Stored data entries
# # # # # # #
[config.mk]
export PLATFORM = sky130hd
export DESIGN_NAME = astr_ctrl
export DESIGN_NICKNAME = d
export VERILOG_FILES = /design/src/rtl/core/astr_pkg.sv /design/src/rtl/core/astr_ctrl.sv
export VERILOG_INCLUDE_DIRS = /design/src /design/src/rtl/core
export SDC_FILE = /design/constraint.sdc
export NUM_CORES = 1
export LEC_CHECK = 0
export ABC_AREA = 1
export CAP_MARGIN = 20
export CORE_UTILIZATION = 45
export DETAILED_ROUTE_END_ITERATION = 8
export DONT_BUFFER_PORTS = 1
export PLACE_DENSITY = 0.57
export SLEW_MARGIN = 20
export SYNTH_ARGS = -nofsm -noshare
export SYNTH_HDL_FRONTEND = slang
export SYNTH_SLANG_ARGS = --single-unit
[constraint.sdc]
create_clock -name clk -period 1.59 [get_ports clk]
set_input_delay 0.0795 -clock clk [delete_from_list [all_inputs] [get_ports clk]]
set_output_delay 0.0795 -clock clk [all_outputs]
set_load 0.05 [all_outputs]
[src/rtl/core/arrive_steering_step_top_defines.svh]
// Assertion macros shared by the arrive steering step RTL.
// Define NO_ASSERTIONS to compile every check out of the design.
`ifndef ARRIVE_STEERING_STEP_TOP_DEFINES_SVH
`define ARRIVE_STEERING_STEP_TOP_DEFINES_SVH
`ifndef NO_ASSERTIONS
// Check that is held off while reset is high.
`define ASTR_ASSERT(label, clk, rst, prop, msg) \
  label: assert property (@(posedge clk) disable iff (rst) prop) else $error(msg);
// Check that holds at every edge, reset included.
`define ASTR_ASSERT_ALWAYS(label, clk, prop, msg) \
  label: assert property (@(posedge clk) prop) else $error(msg);
`else
`define ASTR_ASSERT(label, clk, rst, prop, msg)
`define ASTR_ASSERT_ALWAYS(label, clk, prop, msg)
`endif
`endif

[src/rtl/core/astr_pkg.sv]
// Shared types and constants for the arrive steering step block.
// No dependencies; every other file but the macros header imports it.
package astr_pkg;

  // Field and register widths.
  localparam int POS_W   = 24;
  localparam int VEL_W   = 20;
  localparam int DT_W    = 16;
  localparam int SPEED_W = 19;
  localparam int ACCEL_W = 24;
  localparam int RAD_W   = 23;
  localparam int CFG_W   = 24;
  localparam int CFG_IDX_W = 2;

  // Register indexes of the configuration port.
  localparam logic [CFG_IDX_W-1:0] CFG_MAX_SPEED   = 2'd0;
  localparam logic [CFG_IDX_W-1:0] CFG_MAX_ACCEL   = 2'd1;
  localparam logic [CFG_IDX_W-1:0] CFG_RADIUS_STOP = 2'd2;
  localparam logic [CFG_IDX_W-1:0] CFG_RADIUS_SLOW = 2'd3;

  // Register reset values.
  localparam logic [SPEED_W-1:0] MAX_SPEED_RST   = 19'd25600;
  localparam logic [ACCEL_W-1:0] MAX_ACCEL_RST   = 24'd51200;
  localparam logic [RAD_W-1:0]   RADIUS_STOP_RST = 23'd2048;
  localparam logic [RAD_W-1:0]   RADIUS_SLOW_RST = 23'd16384;

  // Iteration counts of the shared square root and divide units.
  localparam int SQRT_STEPS = 26;
  localparam int DIV_STEPS  = 25;
  localparam int CNT_W      = $clog2(SQRT_STEPS);

  // Datapath operations.
  typedef enum logic [4:0] {
    OP_NONE,
    OP_LOAD,
    OP_DIFF,
    OP_SQ_D,
    OP_SQ_A,
    OP_SQRT_INIT,
    OP_SQRT_STEP,
    OP_DIST,
    OP_AMAG,
    OP_MUL_SPD,
    OP_MUL_DX,
    OP_MUL_DY,
    OP_MUL_AX,
    OP_MUL_AY,
    OP_DIV_INIT,
    OP_DIV_STEP,
    OP_SPEED,
    OP_DESX,
    OP_DESY,
    OP_ACCEL,
    OP_LIMX,
    OP_LIMY,
    OP_DV,
    OP_VEL,
    OP_DP,
    OP_POS,
    OP_OUT
  } op_t;

  // Divisor choice for the divide unit.
  typedef enum logic [1:0] {
    DSEL_SLOW,
    DSEL_DIST,
    DSEL_AMAG
  } dsel_t;

  // Command from the controller to the datapath.
  typedef struct packed {
    op_t   op;
    dsel_t dsel;
  } cmd_t;

endpackage

[src/rtl/core/astr_ctrl.sv]
// Controller of the arrive steering step: sequences the datapath operations
// and owns both handshakes. Depends on astr_pkg and the assertion macros.
`include "arrive_steering_step_top_defines.svh"
module astr_ctrl (
  input  logic           clk,
  input  logic           rst,
  input  logic           in_valid,
  output logic           in_ready,
  output logic           out_valid,
  input  logic           out_ready,
  output astr_pkg::cmd_t cmd
);
  import astr_pkg::*;

  typedef enum logic [4:0] {
    S_IDLE, S_DIFF, S_SQ_D, S_SQRT_INIT, S_SQRT_STEP, S_DIST, S_MUL_SPD,
    S_DIV_INIT, S_DIV_STEP, S_SPEED, S_MUL_DX, S_DESX, S_MUL_DY, S_DESY,
    S_ACCEL, S_SQ_A, S_AMAG, S_MUL_AX, S_LIMX, S_MUL_AY, S_LIMY,
    S_DV, S_VEL, S_DP, S_POS, S_OUT
  } state_t;

  state_t           state, sqrt_ret, div_ret;
  dsel_t            dsel;
  logic [CNT_W-1:0] cnt;
  logic             slot_free;

  assign in_ready = (state == S_IDLE);
  assign slot_free = !out_valid || out_ready;

  // Command decode.
  always_comb begin
    cmd.dsel = dsel;
    case (state)
      S_IDLE:      cmd.op = in_valid ? OP_LOAD : OP_NONE;
      S_DIFF:      cmd.op = OP_DIFF;
      S_SQ_D:      cmd.op = OP_SQ_D;
      S_SQRT_INIT: cmd.op = OP_SQRT_INIT;
      S_SQRT_STEP: cmd.op = OP_SQRT_STEP;
      S_DIST:      cmd.op = OP_DIST;
      S_MUL_SPD:   cmd.op = OP_MUL_SPD;
      S_DIV_INIT:  cmd.op = OP_DIV_INIT;
      S_DIV_STEP:  cmd.op = OP_DIV_STEP;
      S_SPEED:     cmd.op = OP_SPEED;
      S_MUL_DX:    cmd.op = OP_MUL_DX;
      S_DESX:      cmd.op = OP_DESX;
      S_MUL_DY:    cmd.op = OP_MUL_DY;
      S_DESY:      cmd.op = OP_DESY;
      S_ACCEL:     cmd.op = OP_ACCEL;
      S_SQ_A:      cmd.op = OP_SQ_A;
      S_AMAG:      cmd.op = OP_AMAG;
      S_MUL_AX:    cmd.op = OP_MUL_AX;
      S_LIMX:      cmd.op = OP_LIMX;
      S_MUL_AY:    cmd.op = OP_MUL_AY;
      S_LIMY:      cmd.op = OP_LIMY;
      S_DV:        cmd.op = OP_DV;
      S_VEL:       cmd.op = OP_VEL;
      S_DP:        cmd.op = OP_DP;
      S_POS:       cmd.op = OP_POS;
      S_OUT:       cmd.op = slot_free ? OP_OUT : OP_NONE;
      default:     cmd.op = OP_NONE;
    endcase
  end

  // Sequencer and output valid.
  always_ff @(posedge clk) begin
    if (rst) begin
      state <= S_IDLE;
      sqrt_ret <= S_DIST;
      div_ret <= S_SPEED;
      dsel <= DSEL_SLOW;
      cnt <= '0;
      out_valid <= 1'b0;
    end else begin
      // A new result is shown as the old one leaves or when the slot is empty.
      if (state == S_OUT && slot_free) out_valid <= 1'b1;
      else if (out_ready) out_valid <= 1'b0;
      case (state)
        S_IDLE: if (in_valid) state <= S_DIFF;
        S_DIFF: state <= S_SQ_D;
        S_SQ_D: begin
          state <= S_SQRT_INIT;
          sqrt_ret <= S_DIST;
        end
        S_SQRT_INIT: begin
          state <= S_SQRT_STEP;
          cnt <= CNT_W'(SQRT_STEPS - 1);
        end
        S_SQRT_STEP: begin
          if (cnt == '0) state <= sqrt_ret;
          else cnt <= cnt - 1'b1;
        end
        S_DIST: state <= S_MUL_SPD;
        S_MUL_SPD: begin
          state <= S_DIV_INIT;
          dsel <= DSEL_SLOW;
          div_ret <= S_SPEED;
        end
        S_DIV_INIT: begin
          state <= S_DIV_STEP;
          cnt <= CNT_W'(DIV_STEPS - 1);
        end
        S_DIV_STEP: begin
          if (cnt == '0) state <= div_ret;
          else cnt <= cnt - 1'b1;
        end
        S_SPEED: state <= S_MUL_DX;
        S_MUL_DX: begin
          state <= S_DIV_INIT;
          dsel <= DSEL_DIST;
          div_ret <= S_DESX;
        end
        S_DESX: state <= S_MUL_DY;
        S_MUL_DY: begin
          state <= S_DIV_INIT;
          dsel <= DSEL_DIST;
          div_ret <= S_DESY;
        end
        S_DESY: state <= S_ACCEL;
        S_ACCEL: state <= S_SQ_A;
        S_SQ_A: begin
          state <= S_SQRT_INIT;
          sqrt_ret <= S_AMAG;
        end
        S_AMAG: state <= S_MUL_AX;
        S_MUL_AX: begin
          state <= S_DIV_INIT;
          dsel <= DSEL_AMAG;
          div_ret <= S_LIMX;
        end
        S_LIMX: state <= S_MUL_AY;
        S_MUL_AY: begin
          state <= S_DIV_INIT;
          dsel <= DSEL_AMAG;
          div_ret <= S_LIMY;
        end
        S_LIMY: state <= S_DV;
        S_DV: state <= S_VEL;
        S_VEL: state <= S_DP;
        S_DP: state <= S_POS;
        S_POS: state <= S_OUT;
        S_OUT: begin
          if (slot_free) state <= S_IDLE;
        end
        default: state <= S_IDLE;
      endcase
    end
  end

  `ASTR_ASSERT(a_one_item, clk, rst, (in_valid && in_ready) |=> !in_ready, "second item taken while busy")
  `ASTR_ASSERT(a_div_cnt, clk, rst, (state == S_DIV_STEP) |-> (cnt < CNT_W'(DIV_STEPS)), "divide count out of range")
  `ASTR_ASSERT(a_valid_src, clk, rst, $rose(out_valid) |-> ($past(state) == S_OUT), "result shown outside output step")
  `ASTR_ASSERT(a_out_hold, clk, rst, (state == S_OUT && out_valid && !out_ready) |=> (state == S_OUT), "result overwritten before transfer")

endmodule

# Word level (Yosys, flattened, before mapping)
# Cells that the tools add are included.
[word_totals]
ff_bits = 23
inputBits = 4
out_inout_bits = 9
word_cells = 69
[op_classes]
add_sub_neg = 1
eq_ne = 30
muxes = 15
n_reduce_logical = 17
[ops]
columns = ["cell", "n"]
rows = [
  ["$pmux W5 S26", 1],
  ["$pmux W5 S21", 1],
  ["$eq A5 B5 Y1 const B", 10],
  ["$eq A5 B4 Y1 const B", 8],
  ["$mux W5", 6],
  ["$pmux W5 S5", 1],
  ["$eq A5 B3 Y1 const B", 4],
  ["$pmux W5 S3", 1],
  ["$eq A5 B2 Y1 const B", 2],
  ["$logic_not A5 Y1", 2],
  ["$ne A2 B2 Y1 const B", 5],
  ["$pmux W5 S2", 1],
  ["$reduce_or A2 Y1", 4],
  ["$pmux W2 S3", 1],
  ["$reduce_bool A3 Y1", 2],
  ["$eq A5 B1 Y1 const B", 1],
  ["$reduce_bool A5 Y1", 1],
  ["$reduce_or A5 Y1", 1],
  ["$sub A5 B1 Y5 const B", 1],
  ["$reduce_and A4 Y1", 1],
  ["$reduce_bool A2 Y1", 2],
  ["$mux W1", 3],
  ["$reduce_and A2 Y1", 1],
  ["$logic_and A1 B1 Y1", 1],
  ["2 further kinds", 2],
]

# Depth between registers and ports, before layout
[depth]
word_depth = 4
ltp_mapped = 11
ltp_nobuf = 10

# Least setup slack after synthesis
# OpenSTA, ideal clock, no wires.
[synth_timing]
path_type = "register -> output"
from = "reg state[1]"
to = "out cmd[2] (netlist bit)"
arrival_ps = 2026
t_required_ps = 1510
setup_slack_ps = -515
path_stages_with_launch = 6
n_path_buf = 0
cell_sequence = "dfxtp_1 -> nor2_1 -> nand2_1 -> nor2_1 -> a21boi_0 -> nand4_1"
[synth_lines]
columns = ["item", "line", "source"]
rows = [
  ["start, declared", "astr_ctrl.sv:22", "state_t state, sqrt_ret, div_ret;"],
  ["start signal, assigned", "astr_ctrl.sv:89", "if (cnt == '0) state <= sqrt_ret;"],
  ["start signal, assigned", "astr_ctrl.sv:103", "if (cnt == '0) state <= div_ret;"],
  ["end, declared", "astr_ctrl.sv:11", "output astr_pkg::cmd_t cmd"],
]

==> metrics.cfg <==
[sta]
min_period_ns=1.77
timing.final.ws_setup_ns=-0.178
worstMarginPinSlew_ns=0.517
fmax_mhz=566
skew_ns=0.00475
drv_slew=0
max-slew-margin-rel=0.654
setup_viol=5
finalHoldViolCount=0
grt_setup_unrepaired=true
timing.final.crit_share=1.11

[min_path]
hold_path.class=in2reg
hold_depth=3
whs_endpoint=out_valid
worstHoldStart=out_ready

[detailed_routing]
wl_per_cell_um=18.0
ant_nets=0
drc=0
via_count=1857
drt_pre_antenna_iters=5
drt_iter0_drc=158
via_per_inst=6.23
wl_um=5360

[floorplanning]
die_x_um=55.9
die_h_um=55.9
dieArea_um2=3120
core_um2=2760
io_pins=13
start_util=0.473
rows=19

[synthesis]
synth-seq-cells=18
ys_types=27
synth_flop_cell=dfxtp_1
synth_edf_count=0
syn_inst=222
ys_seq_area_frac=0.276
netlist_area_um2=1310
synthArstFlopShare=0
syn_nets=228
syn_avg_cell_area_um2=5.88
yosys_warnings=0

[finish]
nNetsFinal=275
final_cell_mix=nand2_1, buf_4, nor2_1
fillCellCount=184
multiInputGateArea_um2=1110
final_cells=298
drive_gt1_frac=0.449
final_common_cell=nand2_1
area_growth_pct=59.9
regArea_um2=379
antennaDiodeCount=0

[placement]
post-place-ws_ns=-0.0685
port_buffers=0
gp_congestion=0.950
placed_cells=274
dp_hpwl_um=3250

[pwr]
powerDensity_nw_per_um2=637
switching_share=0.423
internal-power_uw=767
p_comb_frac=0.456
clockPowerShare=0.163
seqPwrFrac=0.381
power_switching_uw=562
peakVddDrop_mv=0.564
p_leak_nw=0.968

[worst_setup_path]
worst_setup_path_end_kind=primary output
rrSetupSlack_ns=0.01
crit_arrival_ns=1.69
worstPathRequired_ns=1.51
r2r_end=state[2]
r2r-start=state[3]
worst_r2r_path_depth=10
cp-start-kind=register
crit_type=reg2out
crit_path_max_fanout=6

[clock_network]
cts_root_buffer=clkbuf_4
clock_sinks=18
cts_buffers=3
cts_tree=built
h-tree-depth=1
clockBufferDepth=2
clkTransAtPathRegs_ns=0.09
clk_latency_ns=0.29

[grt]
overflow=0
track_usage=0.320
grt_first_pass_wirelength_um=7810
grt_max_degree=15
grt_pass1_vias=1718
antenna_found_initial=0

[outcome]
status=complete, but fails checks
violations=negative setup slack

[flow_run]
drv_cap=0

## per-stage QoR
stage | hold WS (ns) | cell area [um^2] | utilization | power (mW) | TNS [ns]
2_1_floorplan | 0.149 | 1350 | - | 0.811 | -0.0194
3_5_place_dp | 0.152 | 1560 | 0.564 | 0.936 | -0.155
3_3_place_gp | 0.151 | 1560 | 0.564 | 0.936 | -0.208
6_report | 0.0803 | 2090 | 0.757 | 1.33 | -0.752
5_1_grt | 0.104 | 2090 | 0.757 | 1.38 | -1.26
4_1_cts | 0.0156 | 1880 | 0.682 | 1.25 | -0.490
## power by group through the flow
stage | clock network, mW | logic (mW) | registers (mW)
floorplan | 0 | 0.314 | 0.497
global placement | 0 | 0.438 | 0.498
detailed placement | 0 | 0.438 | 0.498
CTS | 0.225 | 0.529 | 0.493
global route | 0.237 | 0.636 | 0.507
finish | 0.216 | 0.607 | 0.507
## worst max path at each step
stage,from,end,slack (ns),depth (start not counted)
finish,state[3],cmd[6],-0.18,9
global route,state[3],cmd[2],-0.23,8
CTS,state[3],cmd[2],-0.11,7
detailed placement,state[2],cmd[5],-0.07,8
global placement,state[2],cmd[5],-0.09,8
floorplan,state[3],cmd[4],-0.02,9
## cell families after synthesis
| family | share of synthesized area |
|---|---|
| AND/OR/NAND/NOR | 0.477 |
| flip-flops | 0.276 |
| buffers and inverters | 0.0911 |
| adder cells (fa/ha/maj) | 0.0192 |
| AO/OA/AOI/OAI | 0.137 |
## critical path, cell delays in order (launching register included)
cell	delay (ns)
dfxtp_4	0.40
buf_6	0.13
nor2_4	0.05
buf_12	0.13
buf_6	0.12
nand3_4	0.05
nand2_2	0.05
nor3_2	0.19
nand3_2	0.11
buf_12	0.17
## metal layers
metal	routed length, um	global-route usage	vias to the layer above	part of all wire
met5	0	0	-	0
met4	374	0.206	0	0.070
met3	478	0.0465	54	0.089
met2	2480	0.532	136	0.46
met1	2020	0.385	842	0.38
li1	-	-	825	-
## layout make-up
class	instances	area share
inverters	26	0.0516
flip-flops and latches	18	0.182
well taps	31	0.0186
clock buffers	3	0.0108
repair buffers	46	0.206
multi-input cells	174	0.531
## state kept, by name, summed over array words and instances (netlist names)
signal and cells:
cnt 5, div_ret 4, dsel 1, out_valid 1, sqrt_ret 2, state 5
## synthesized netlist by cell type, types with 2 or more instances
| cell | count | area, um^2 |
|---|---|---|
| o21ai_0 | 8 | 40.0 |
| inv_2 | 5 | 18.8 |
| nand3_1 | 23 | 115 |
| nand2_1 | 62 | 233 |
| nand2_2 | 2 | 12.5 |
| ha_1 | 2 | 25.0 |
| nor2_4 | 2 | 22.5 |
| nor2_2 | 2 | 12.5 |
| inv_1 | 21 | 78.8 |
| nand4_1 | 6 | 37.5 |
| nor3_1 | 5 | 25.0 |
| o211ai_1 | 2 | 15.0 |
| dfxtp_1 | 18 | 360 |
| a21oi_1 | 16 | 80.1 |
| nor2_1 | 35 | 131 |
| nor3_2 | 2 | 20.0 |
## repair_timing
action / CTS / global route
gates resized for setup: 51 / 42
endpoints found under the setup margin: 6 / 14
endpoints found under the hold margin: 15 / 0
setup buffers: 15 / 5
pin swaps: 15 / 12
hold buffers: 1 / 0
No activity file was read; power rests on OpenSTA's default activity.
--- src/rtl/core/dd_pkg.sv ---
// ----------------------------------------------------------------------------
// Direct DFT package
// Shared widths, pipeline tag and state types, and the twiddle generator.
// ----------------------------------------------------------------------------
package dd_pkg;

    localparam int SAMPLE_W  = 16;
    localparam int BIN_W     = 23;
    localparam int INDEX_W   = 6;
    localparam int PROD_W    = 2 * SAMPLE_W;
    localparam int ROT_STEPS = 18;

    localparam longint ROT_GAIN   = 64'sd652032874;
    localparam longint PH_HALF    = 64'sh0000_0000_8000_0000;
    localparam longint PH_FULL    = 64'sh0000_0001_0000_0000;
    localparam longint PH_QUARTER = 64'sh0000_0000_4000_0000;
    localparam longint Q15_MAX    = 64'sd32767;
    localparam longint Q15_MIN    = -64'sd32768;

    localparam longint ROT_ANGLE [ROT_STEPS] = '{
        64'sh20000000, 64'sh12E4051E, 64'sh09FB385B, 64'sh051111D4,
        64'sh028B0D43, 64'sh0145D7E1, 64'sh00A2F61E, 64'sh00517C55,
        64'sh0028BE53, 64'sh00145F2F, 64'sh000A2F98, 64'sh000517CC,
        64'sh00028BE6, 64'sh000145F3, 64'sh0000A2FA, 64'sh0000517D,
        64'sh000028BE, 64'sh0000145F
    };

    typedef enum logic {
        ST_LOAD,
        ST_RUN
    } dd_state_t;

    typedef struct packed {
        logic               valid;
        logic               first;
        logic               last;
        logic               frame_last;
        logic [INDEX_W-1:0] bin;
    } dd_tag_t;

    function automatic longint dd_to_q15(input longint v);
        longint r;
        r = (v + 64'sd16384) >>> 15;
        if (r > Q15_MAX) begin
            r = Q15_MAX;
        end
        if (r < Q15_MIN) begin
            r = Q15_MIN;
        end
        return r;
    endfunction

    // Returns {cos, sin} in Q1.15 for a phase given in units of 2^-32 turn.
    function automatic logic [PROD_W-1:0] dd_twiddle_fn(input logic [31:0] phase);
        longint z;
        longint x;
        longint y;
        longint nx;
        logic   flip;
        longint cq;
        longint sq;
        z    = longint'(phase);
        x    = ROT_GAIN;
        y    = 64'sd0;
        flip = 1'b0;
        if (z >= PH_HALF) begin
            z = z - PH_FULL;
        end
        if (z > PH_QUARTER) begin
            z    = z - PH_HALF;
            flip = 1'b1;
        end
        else if (z < -PH_QUARTER) begin
            z    = z + PH_HALF;
            flip = 1'b1;
        end
        for (int i = 0; i < ROT_STEPS; i++) begin
            if (z >= 64'sd0) begin
                nx = x - (y >>> i);
                y  = y + (x >>> i);
                z  = z - ROT_ANGLE[i];
            end
            else begin
                nx = x + (y >>> i);
                y  = y - (x >>> i);
                z  = z + ROT_ANGLE[i];
            end
            x = nx;
        end
        if (flip) begin
            x = -x;
            y = -y;
        end
        cq = dd_to_q15(x);
        sq = dd_to_q15(y);
        return {cq[SAMPLE_W-1:0], sq[SAMPLE_W-1:0]};
    endfunction

endpackage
# # # # # # #
■ Assignment:
Lines after the one containing "export VERILOG_INCLUDE_DIRS = /design/src" are not part of the task. Output the entries exactly from their first line through that one.

■ Reply to the task:
[config.mk]
export PLATFORM = sky130hd
export DESIGN_NAME = astr_ctrl
export DESIGN_NICKNAME = d
export VERILOG_FILES = /design/src/rtl/core/astr_pkg.sv /design/src/rtl/core/astr_ctrl.sv
export VERILOG_INCLUDE_DIRS = /design/src /design/src/rtl/core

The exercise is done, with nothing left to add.